My stepmother (the one who took care of us like her own children when my father married her after the death of Nanay) has the strangest story among all of them. According to her, she was adopted by her grandparents and took their last name because her mother (whom she called Ate) got pregnant while under the influence of Gayuma (love potion) by her late father. So obviously, the relationship didn’t work out when her mom woke up from the magical love affair, and she became an unwanted baby. So her Lola took her instead. She never met her father. She found out about the truth when she was I think 12 or 15, I’m not sure anymore. After the revelation, her mother took her in and sent her to college. She finished Commerce but never (even once) did she became an employee of any office. She was once offered to work in a bank, but then she already met Papa who by then was 33 and they had a month old baby and she can’t afford to be away from her daughter, even just the thought of leaving brought huge tears to her eyes. So, she remained to become a housewife to a man who has three children from a previous wife ever since she was 25 years old.
All of my three parents had their fair share of hardships and difficulties, as with my aunts and uncles from both side. Theirs was a life that was hard and where money was rare unless you go to Manila to look for a brighter future. Especially after they have decided to make their own families and create their own stories.

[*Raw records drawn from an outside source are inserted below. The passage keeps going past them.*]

$ cat config.mk
export PLATFORM = sky130hd
export DESIGN_NAME = draw
export DESIGN_NICKNAME = draw
export VERILOG_FILES = /design/flow/design.v
export SDC_FILE = /design/flow/constraint.sdc
export NUM_CORES = 4
export LEC_CHECK = 1
export CORE_UTILIZATION = 30
$ cat constraint.sdc
current_design draw

set clk_period 11.5
set clk_io_pct 0.2

create_clock -name clk0 -period $clk_period [get_ports {CLOCK}]

set non_clock_inputs [all_inputs -no_clocks]
set_input_delay [expr $clk_period * $clk_io_pct] -clock clk0 $non_clock_inputs
set_output_delay [expr $clk_period * $clk_io_pct] -clock clk0 [all_outputs]
$ cat design.v
`timescale 1ns / 1ps
module colourpalette(
    input [12:0] pixel_index, 
    input CLOCK, sw13, sw14, btnR, btnL,
    input [15:0] curr_pixel_oled,
    output reg [15:0] oled_data,
    output [15:0] selected_colour 
    );
     parameter BLACK = 16'b0;
     parameter WHITE = ~BLACK;
     parameter LIGHT_YELLOW = 16'b11111_111111_10011;     
     parameter YELLOW1 = 16'b11111_111111_01101;       
     parameter DARK_YELLOW = 16'b11001_110011_00000;         
     parameter BEIGE = 16'b1111111011010011;
     parameter ORANGE = 16'b11111_101010_00110;
     parameter BROWN = 16'b11000_010010_00000;
     parameter RED = 16'b11111_000000_00000;
     parameter PURPLE = 16'b11001_011010_11101;
     parameter TURQUOISE = 16'b00010_110000_11001;
     parameter BLUE = 16'b00101_011010_11000;
     parameter GREEN = 16'b00001_100100_01010;
     parameter LIGHT_GREEN = 16'b01110_110100_00111;
     parameter YELLOW = 16'b11111_111110_01011;
     parameter DARK_GREY = 16'b01111_11110_01111;
     parameter GREY = 16'b11000_110000_11000;
    reg [3:0] state = 0;
    wire [7:0] x = pixel_index % 96;
    wire [7:0] y = pixel_index / 96;
    assign selected_colour = (state == 0) ? BLACK :
                             (state == 1) ? BEIGE :
                             (state == 2) ? ORANGE:
                             (state == 3) ? BROWN:
                             (state == 4) ? RED:
                             (state == 5) ? PURPLE:
                             (state == 6) ? TURQUOISE:
                             (state == 7) ? BLUE:
                             (state == 8) ? GREEN:
                             (state == 9) ? LIGHT_GREEN:
                             (state == 10) ? YELLOW:
                             (state == 11) ? DARK_GREY:
                             GREY;
    wire [15:0] colourmenudisp [0:12];
    wire [12:0] box;
    assign box[0] = ((x >= 3 && x <= 8 && (y == 56 || y == 61)) || (x == 3 || x == 8) && y >= 56 && y <= 61);
    assign box[1] = ((x >= 10 && x <= 15 && (y == 56 || y == 61)) || (x == 10 || x == 15) && y >= 56 && y <= 61);
    assign box[2] = ((x >= 17 && x <= 22 && (y == 56 || y == 61)) || (x == 17 || x == 22) && y >= 56 && y <= 61);
    assign box[3] = ((x >= 24 && x <= 29 && (y == 56 || y == 61)) || (x == 24 || x == 29) && y >= 56 && y <= 61);
    assign box[4] = ((x >= 31 && x <= 36 && (y == 56 || y == 61)) || (x == 31 || x == 36) && y >= 56 && y <= 61);
    assign box[5] = ((x >= 38 && x <= 43 && (y == 56 || y == 61)) || (x == 38 || x == 43) && y >= 56 && y <= 61);
    assign box[6] = ((x >= 45 && x <= 50 && (y == 56 || y == 61)) || (x == 45 || x == 50) && y >= 56 && y <= 61);
    assign box[7] = ((x >= 52 && x <= 57 && (y == 56 || y == 61)) || (x == 52 || x == 57) && y >= 56 && y <= 61);
    assign box[8] = ((x >= 59 && x <= 64 && (y == 56 || y == 61)) || (x == 59 || x == 64) && y >= 56 && y <= 61);
    assign box[9] = ((x >= 66 && x <= 71 && (y == 56 || y == 61)) || (x == 66 || x == 71) && y >= 56 && y <= 61);
    assign box[10] = ((x >= 73 && x <= 78 && (y == 56 || y == 61)) || (x == 73 || x == 78) && y >= 56 && y <= 61);
    assign box[11] = ((x >= 80 && x <= 85 && (y == 56 || y == 61)) || (x == 80 || x == 85) && y >= 56 && y <= 61);
    assign box[12] = ((x >= 87 && x <= 92 && (y == 56 || y == 61)) || (x == 87 || x == 92) && y >= 56 && y <= 61);
    wire bigbox;
    assign bigbox = ((x >= 0 && x <= 95 && (y == 54 || y == 63)) || ((x == 0 || x == 95) && y >= 54 && y <= 63));
    wire [12:0] colour;
    assign colour[0] = (x >= 5 && x <= 6 && y >= 58 && y <= 59);
    assign colour[1] = (x >= 12 && x <= 13 && y >= 58 && y <= 59);
    assign colour[2] = (x >= 19 && x <= 20 && y >= 58 && y <= 59);
    assign colour[3] = (x >= 26 && x <= 27 && y >= 58 && y <= 59);
    assign colour[4] = (x >= 33 && x <= 34 && y >= 58 && y <= 59); 
    assign colour[5] = (x >= 40 && x <= 41 && y >= 58 && y <= 59);
    assign colour[6] = (x >= 47 && x <= 48 && y >= 58 && y <= 59);
    assign colour[7] = (x >= 54 && x <= 55 && y >= 58 && y <= 59);
    assign colour[8] = (x >= 61 && x <= 62 && y >= 58 && y <= 59);
    assign colour[9] = (x >= 68 && x <= 69 && y >= 58 && y <= 59);
    assign colour[10] = (x >= 75 && x <= 76 && y >= 58 && y <= 59);
    assign colour[11] = (x >= 82 && x <= 83 && y >= 58 && y <= 59);
    assign colour[12] = (x >= 89 && x <= 90 && y >= 58 && y <= 59);
    assign colourmenudisp[0] = bigbox || colour[0] || colour[1] || colour[2] || colour[3] || colour[4] || colour[5] ||
                               colour[6] || colour[7] || colour[8] || colour[9] || colour[10] || colour[11] || colour[12] ||
                               box[0];
    assign colourmenudisp[1] = bigbox || colour[0] || colour[1] || colour[2] || colour[3] || colour[4] || colour[5] ||
                               colour[6] || colour[7] || colour[8] || colour[9] || colour[10] || colour[11] || colour[12] ||
                               box[1];
    assign colourmenudisp[2] = bigbox || colour[0] || colour[1] || colour[2] || colour[3] || colour[4] || colour[5] ||
                               colour[6] || colour[7] || colour[8] || colour[9] || colour[10] || colour[11] || colour[12] ||
                               box[2];
    assign colourmenudisp[3] = bigbox || colour[0] || colour[1] || colour[2] || colour[3] || colour[4] || colour[5] ||
                               colour[6] || colour[7] || colour[8] || colour[9] || colour[10] || colour[11] || colour[12] ||
                               box[3];                          
    assign colourmenudisp[4] = bigbox || colour[0] || colour[1] || colour[2] || colour[3] || colour[4] || colour[5] ||
                               colour[6] || colour[7] || colour[8] || colour[9] || colour[10] || colour[11] || colour[12] ||
                               box[4];                           
    assign colourmenudisp[5] = bigbox || colour[0] || colour[1] || colour[2] || colour[3] || colour[4] || colour[5] ||
                               colour[6] || colour[7] || colour[8] || colour[9] || colour[10] || colour[11] || colour[12] ||
                               box[5];
    assign colourmenudisp[6] = bigbox || colour[0] || colour[1] || colour[2] || colour[3] || colour[4] || colour[5] ||
                               colour[6] || colour[7] || colour[8] || colour[9] || colour[10] || colour[11] || colour[12] ||
                               box[6];                         
    assign colourmenudisp[7] = bigbox || colour[0] || colour[1] || colour[2] || colour[3] || colour[4] || colour[5] ||
                               colour[6] || colour[7] || colour[8] || colour[9] || colour[10] || colour[11] || colour[12] ||
                               box[7];
    assign colourmenudisp[8] = bigbox || colour[0] || colour[1] || colour[2] || colour[3] || colour[4] || colour[5] ||
                               colour[6] || colour[7] || colour[8] || colour[9] || colour[10] || colour[11] || colour[12] ||
                               box[8];
    assign colourmenudisp[9] = bigbox || colour[0] || colour[1] || colour[2] || colour[3] || colour[4] || colour[5] ||
                               colour[6] || colour[7] || colour[8] || colour[9] || colour[10] || colour[11] || colour[12] ||
                               box[9];
    assign colourmenudisp[10] = bigbox || colour[0] || colour[1] || colour[2] || colour[3] || colour[4] || colour[5] ||
                               colour[6] || colour[7] || colour[8] || colour[9] || colour[10] || colour[11] || colour[12] ||
                               box[10];                                                           
    assign colourmenudisp[11] = bigbox || colour[0] || colour[1] || colour[2] || colour[3] || colour[4] || colour[5] ||
                               colour[6] || colour[7] || colour[8] || colour[9] || colour[10] || colour[11] || colour[12] ||
                               box[11];                                                          
    assign colourmenudisp[12] = bigbox || colour[0] || colour[1] || colour[2] || colour[3] || colour[4] || colour[5] ||
                               colour[6] || colour[7] || colour[8] || colour[9] || colour[10] || colour[11] || colour[12] ||
                               box[12];                                                          
    reg pressed = 0;
    reg [26:0] count = 0;
    always @(posedge CLOCK) begin
        if (pressed == 1) begin
            count <= (count == 24999999) ? 0 : count + 1;
            pressed <= (count == 24999999) ? 0 : 1;
        end
        if (btnR && state != 12 && pressed == 0 && sw13) begin
            state <= state + 1;
            pressed <= 1;
        end
        else if (btnL && state != 0 && pressed == 0 && sw13) begin
            state <= state - 1;
            pressed <= 1;
        end
    end
    always @(*) begin
        if (sw13 && sw14) begin
        if (colourmenudisp[state]) begin
            if (bigbox)
                oled_data <= BLACK;
            else if (box[0] || box[1] || box[2] || box[3] || box[4] || box[5] || box[6] || box[7] || box[8] || box[9] || box[10] || box[11] || box[12])
                oled_data <= RED; 
            else if (colour[0])
                oled_data <= BLACK;
            else if (colour[1])
                oled_data <= BEIGE;
            else if (colour[2])
                oled_data <= ORANGE;
            else if (colour[3])
                oled_data <= BROWN;
            else if (colour[4])
                oled_data <= RED;
            else if (colour[5])
                oled_data <= PURPLE;
            else if (colour[6])
                oled_data <= TURQUOISE;
            else if (colour[7])
                oled_data <= BLUE;
            else if (colour[8])
                oled_data <= GREEN;
            else if (colour[9])
                oled_data <= LIGHT_GREEN;
            else if (colour[10])
                oled_data <= YELLOW;
            else if (colour[11])
                oled_data <= DARK_GREY;
            else if (colour[12])
                oled_data <= GREY;
        end
        else
            oled_data <= curr_pixel_oled;    
        end
        else
            oled_data <= curr_pixel_oled;  
    end
endmodule
`timescale 1ns / 1ps
module draw(
    input btnC,
    input btnL,
    input btnR,
    input sw1, 
    input sw2,
    input sw13,
    input sw14,
    input sw15,
    input [15:0] curr_pixel_colour, 
    input [12:0] pixel_index, 
    input [7:0] curr_pixel_x, 
    input [7:0] curr_pixel_y,
    input CLOCK,
    output [15:0] oled_data, 
    output [15:0] cursor_data,
    output reg changed = 0,
    input [15:0] background_data,
    input sw6,
    input sw7
    );
    parameter NEON_GREEN = 16'b00111_111111_00010;
    reg [15:0] cursor_data_holder = 0;
    reg [15:0] oled_data_holder = 0;
    reg old_colour_state = 0;
    wire [15:0] colour_palette_oled_data;
    wire [15:0] selected_colour;
    wire [7:0] x = pixel_index % 96;
    wire [7:0] y = pixel_index / 96;
    reg[22:0] count = 0;
    reg onesec = 0;
    reg pressed = 0;
    reg [22:0] pressed_count = 0;
    colourpalette colour_selection(pixel_index,CLOCK, sw13, sw14, btnR, btnL,curr_pixel_colour,colour_palette_oled_data,selected_colour);
    assign cursor_data = (sw13) ? colour_palette_oled_data : cursor_data_holder;
    assign oled_data = (sw13) ? colour_palette_oled_data : oled_data_holder; 
    always @(posedge CLOCK) begin
        count <= (count == 99999999) ? 0 : count + 1;
        onesec <= (count == 99999999) ? ~onesec : onesec;
        pressed_count <= (pressed_count == 499) ? 0 : pressed_count+1;
        if (pressed)begin
            pressed <= (pressed_count == 0) ? 0 : 1;
        end
        if (curr_pixel_x == x && curr_pixel_y == y)
                        cursor_data_holder <= NEON_GREEN;
                    else if (curr_pixel_x + 1 == x && curr_pixel_y == y)
                        cursor_data_holder <= NEON_GREEN;
                    else if (curr_pixel_x == x && curr_pixel_y + 1 == y)
                        cursor_data_holder <= NEON_GREEN;
                    else if (curr_pixel_x + 1 == x && curr_pixel_y + 1 == y)
                        cursor_data_holder <= NEON_GREEN;
                    else
                        cursor_data_holder <= curr_pixel_colour;
        if (sw2 && !sw15) begin
            if (x == curr_pixel_x && y == curr_pixel_y) begin
                changed <= 1;
                oled_data_holder <= (sw1) ? (sw6 | sw7) ? background_data : 16'b1111111111111111:selected_colour;
            end
            else if (x == curr_pixel_x && y == curr_pixel_y + 1) begin
                changed <= 1;
                oled_data_holder <= (sw1) ? (sw6 | sw7) ? background_data : 16'b1111111111111111:selected_colour;
            end
            else begin
                oled_data_holder <= curr_pixel_colour;
                changed <= 0;
            end
        end
        else if (btnC & !pressed && !sw15) begin
            if (x == curr_pixel_x && y == curr_pixel_y) begin
                changed <= 1;
                pressed <= 1;
                oled_data_holder <= (sw1) ? 16'b1111111111111111:selected_colour;  
            end
            else if (!sw15) begin
                oled_data_holder <= curr_pixel_colour;
            end
        end
        else if (!sw15) begin
            changed <= 0;
            oled_data_holder <= curr_pixel_colour;
        end 
        else if (sw15 & (sw6 | sw7))begin
        changed <= 1;
        oled_data_holder <= background_data;
        end
        else if (sw15) begin
            changed <= 1;
            oled_data_holder <= 16'b1111111111111111;
        end
    end
endmodule
$ cat run.sh
#!/bin/bash
# OpenROAD 26Q1-2900-gdf79404cd8, Yosys 0.63+post, stock flow scripts
make -C /OpenROAD-flow-scripts/flow DESIGN_CONFIG=/design/flow/config.mk WORK_HOME=/design/flow/orfs finish
==> reports/results.ini <==
[run_status]
status = complete, no violations

[clock_tree]
clockRootBuffer = clkbuf_16
numCtsBuffers = 9
clock_latency_ns = 0.35
cts.clk_slew.worst_paths_ns = 0.07
hold_buffers = 0
clk_path_buf_depth = 2
cts_tree = built
cts_max_level = 3

[critical_path]
cp-start-kind = input port
crit_buf_inv = 2
critPathMaxStageDelay_ns = 0.81
cp-end-kind = primary output
path_max_fanout = 18
required_ns = 9.20
cp_top_family = simple AND/OR/NAND/NOR gates
arrival_ns = 8.66
critical_path_class = in -> out
cp_slowest_cell = clkdlybuf4s50_1
crit_top_cell = clkdlybuf4s50_1
worstPathCellList = clkdlybuf4s50_1, and3b_1, nor3_2, a21o_2, nand3_1, a32oi_4, a31oi_1, nor2_4, a2111o_1, o211ai_1, or4b_4, nor4_4, a31oi_4, mux2_2, dlxtn_1, nand2_1, o21ai_0, clkdlybuf4s50_1

[yosys]
ys_ff = 105
top_area_share_pct = 15.7
yosys.stat.chipArea_um2 = 9170
enable_flop_cells = 48
yosysTopAreaCell = edfxtp_1
area_leaders = edfxtp_1 (16%), dfxtp_1 (9.0%), nor2_1 (4.9%)
syn-mean-instance-area_um2 = 7.60
flop_cell = edfxtp_1
yosys_warnings = 2
syn_inst = 1206
top_cell = nor2_1
syn_area_um2 = 9170
ys_cells = 1206
ys_async_sr_fraction_pct = 0
common_cells = nor2_1 (119), nand2_1 (114), o21ai_0 (88)
ys_types = 97

[die]
die_height_um = 177
die_w_um = 177
floorplan.core_util_pct = 30.7
die_area_um2 = 31300
core-area_um2 = 29900
rows = 63
ios = 105

[grt]
grt_pass1_vias = 8737
antenna_found_initial = 0
grt_first_pass_wirelength_um = 48000
grt_use_total_pct = 19.7
grt-ovfl-total = 0
grt_max_degree = 51

[power]
vdd_ir_drop_max_v = 0.0000660
total_power_w = 0.000898
p_per_area_nw_per_um2 = 82.3
p_leak_nw = 4.10

[drt]
vias = 9378
dr.pass1.iters = 5
via_per_inst = 5.56
antenna_left = 0
insertedDiodeCount = 0
wl_um = 30100
drt_iter0_drc = 804
drc_errors = 0
wl_per_cell_um = 17.8

[place]
hpwl_um = 22600
gp_congestion = 0.938
port_buffers = 104

[sta]
finClkSkew_ns = 0.00908
tightest_slew_ns = 0.895
period_minus_slack_ns = 10.96
rsz0062_at_grt = false
finalHoldViolCount = 0
tns_ns = 0
max_freq_ghz = 0.0913
finalClockPeriodUsage_pct = 95.3
finalMaxSlewViolations = 0
setup_violations = 0
untimed_endpoints = 16
unclocked_regs = 16
max-slew-margin-rel_pct = 39.9

[min_path]
holdCritPathClass = reg -> reg

[run]
warning_count = 29
maxCapViolations = 0

[finish]
drive_gt1_share_pct = 7.09
fillCellCount = 3072
syn_to_final_growth_pct = 18.9

sequential cells by signal, indices dropped and copies added, names as in the netlist:
| signal | cells |
|---|---|
| changed | 1 |
| oled_data_holder | 16 |
| colour_selection.oled_data | 16 |
| pressed | 1 |
| pressed_count | 23 |
| colour_selection.pressed | 1 |
| cursor_data_holder | 16 |
| colour_selection.count | 27 |
| colour_selection.state | 4 |
cell usage in the layout, fill, tap and decap left out, drive strengths merged, types with 32 or more instances in the layout:
cell type,count
nor2,120
nand2,114
clkdlybuf4s50,101
o21ai,92
inv,68
nand3,56
a21oi,55
edfxtp,48
xnor2,42
dfxtp,41
nor3,38
conb,32
cell families after synthesis:
kind of cell,share of synthesized area (%)
buffers and inverters,6.56
multiplexers,3.03
AND/OR/NAND/NOR,29.1
adder cells (fa/ha/maj),1.47
AND-OR/OR-AND,25.9
other,0.0819
XOR/XNOR,6.59
flip-flops,24.7
latches,2.62
worst paths after layout:
path	cells past startpoint	slack, ns	startpoint	endpoint
worst min-delay path	2	0.46	pressed	pressed
worst min register to register	2	0.46	pressed	pressed
worst max-delay path	18	0.54	pixel_index[10]	cursor_data[0]
worst max register to register	10	8.75	colour_selection.state[0]	oled_data_holder[4]
routing by layer:
| metal | share of wire [%] | GRT usage [%] |
|---|---|---|
| met1 | 46 | 28.9 |
| met2 | 45 | 30.7 |
| met3 | 6.9 | 3.55 |
| met4 | 1.9 | 3.56 |
| met5 | 0 | 0 |
area by class of cell:
cell class | instances | area [um^2] | share of cell area, %
multi-input cells | 988 | 6230 | 57.1
flip-flops and latches | 105 | 2500 | 22.9
repair buffers | 122 | 1160 | 10.6
well taps | 390 | 488 | 4.47
inverters | 66 | 248 | 2.27
clock buffers | 9 | 225 | 2.07
clock inverters | 7 | 52.6 | 0.482
worst reg2reg max path: cells and delay by family, from the launching register on:
kind	cells	cell delay, ns
buffers and inverters	1	0.12
adders and majority gates	1	0.48
DFF	1	0.48
and+or+nand+nor	5	0.89
AOI/OAI and AO/OA	3	0.54
metrics by stage:
step                hold slack (ns)  instances  setup slack [ns]  instance area (um^2)  utilization, %
floorplan                     0.434       1236              2.23                  9280               -
global placement              0.461       1670            -0.344                 10600            35.5
detailed placement            0.456       1670            -0.335                 10600            35.5
CTS                           0.466       1687            0.0510                 10900            36.5
global route                  0.499       1687             0.238                 10900            36.5
finish                        0.462       1687             0.545                 10900            36.5
power breakdown:
part | switching (W) | internal [W] | leakage, nW
Clock | 0.000134 | 0.000148 | 0.126
Sequential | 0.00000279 | 0.000347 | 0.980
Combinational | 0.000159 | 0.000108 | 2.99
timing repair:
item	4_1_cts	5_1_grt
gates cloned	1	0
gates resized	6	4
setup buffers	0	0
setup endpoints to repair	32	32
hold endpoints to repair	0	0
pin swaps	1	0
Power and IR drop assume default switching activity.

The more we know, the more we know that we do not know. These stories are just the tip of the ice berg. It’s nice though to hear stories from my parents as I have yet to tell and finish my own. I still have a long way to go, our stories will still become more colorful and longer as we go along this journey as a family, but I hope that the traditions will never cease. I long for that day when all of us will be in a single place, everyone, from my parents and siblings to my cousins and their parents and their great grandchildren. It would be nice to see and hear their own versions of these stories and their own anecdotes as well.
I hope next year, we will all wait up for each other again and eat our lunches all together under the bamboo trees where our roots lay as one and tell each other our own stories…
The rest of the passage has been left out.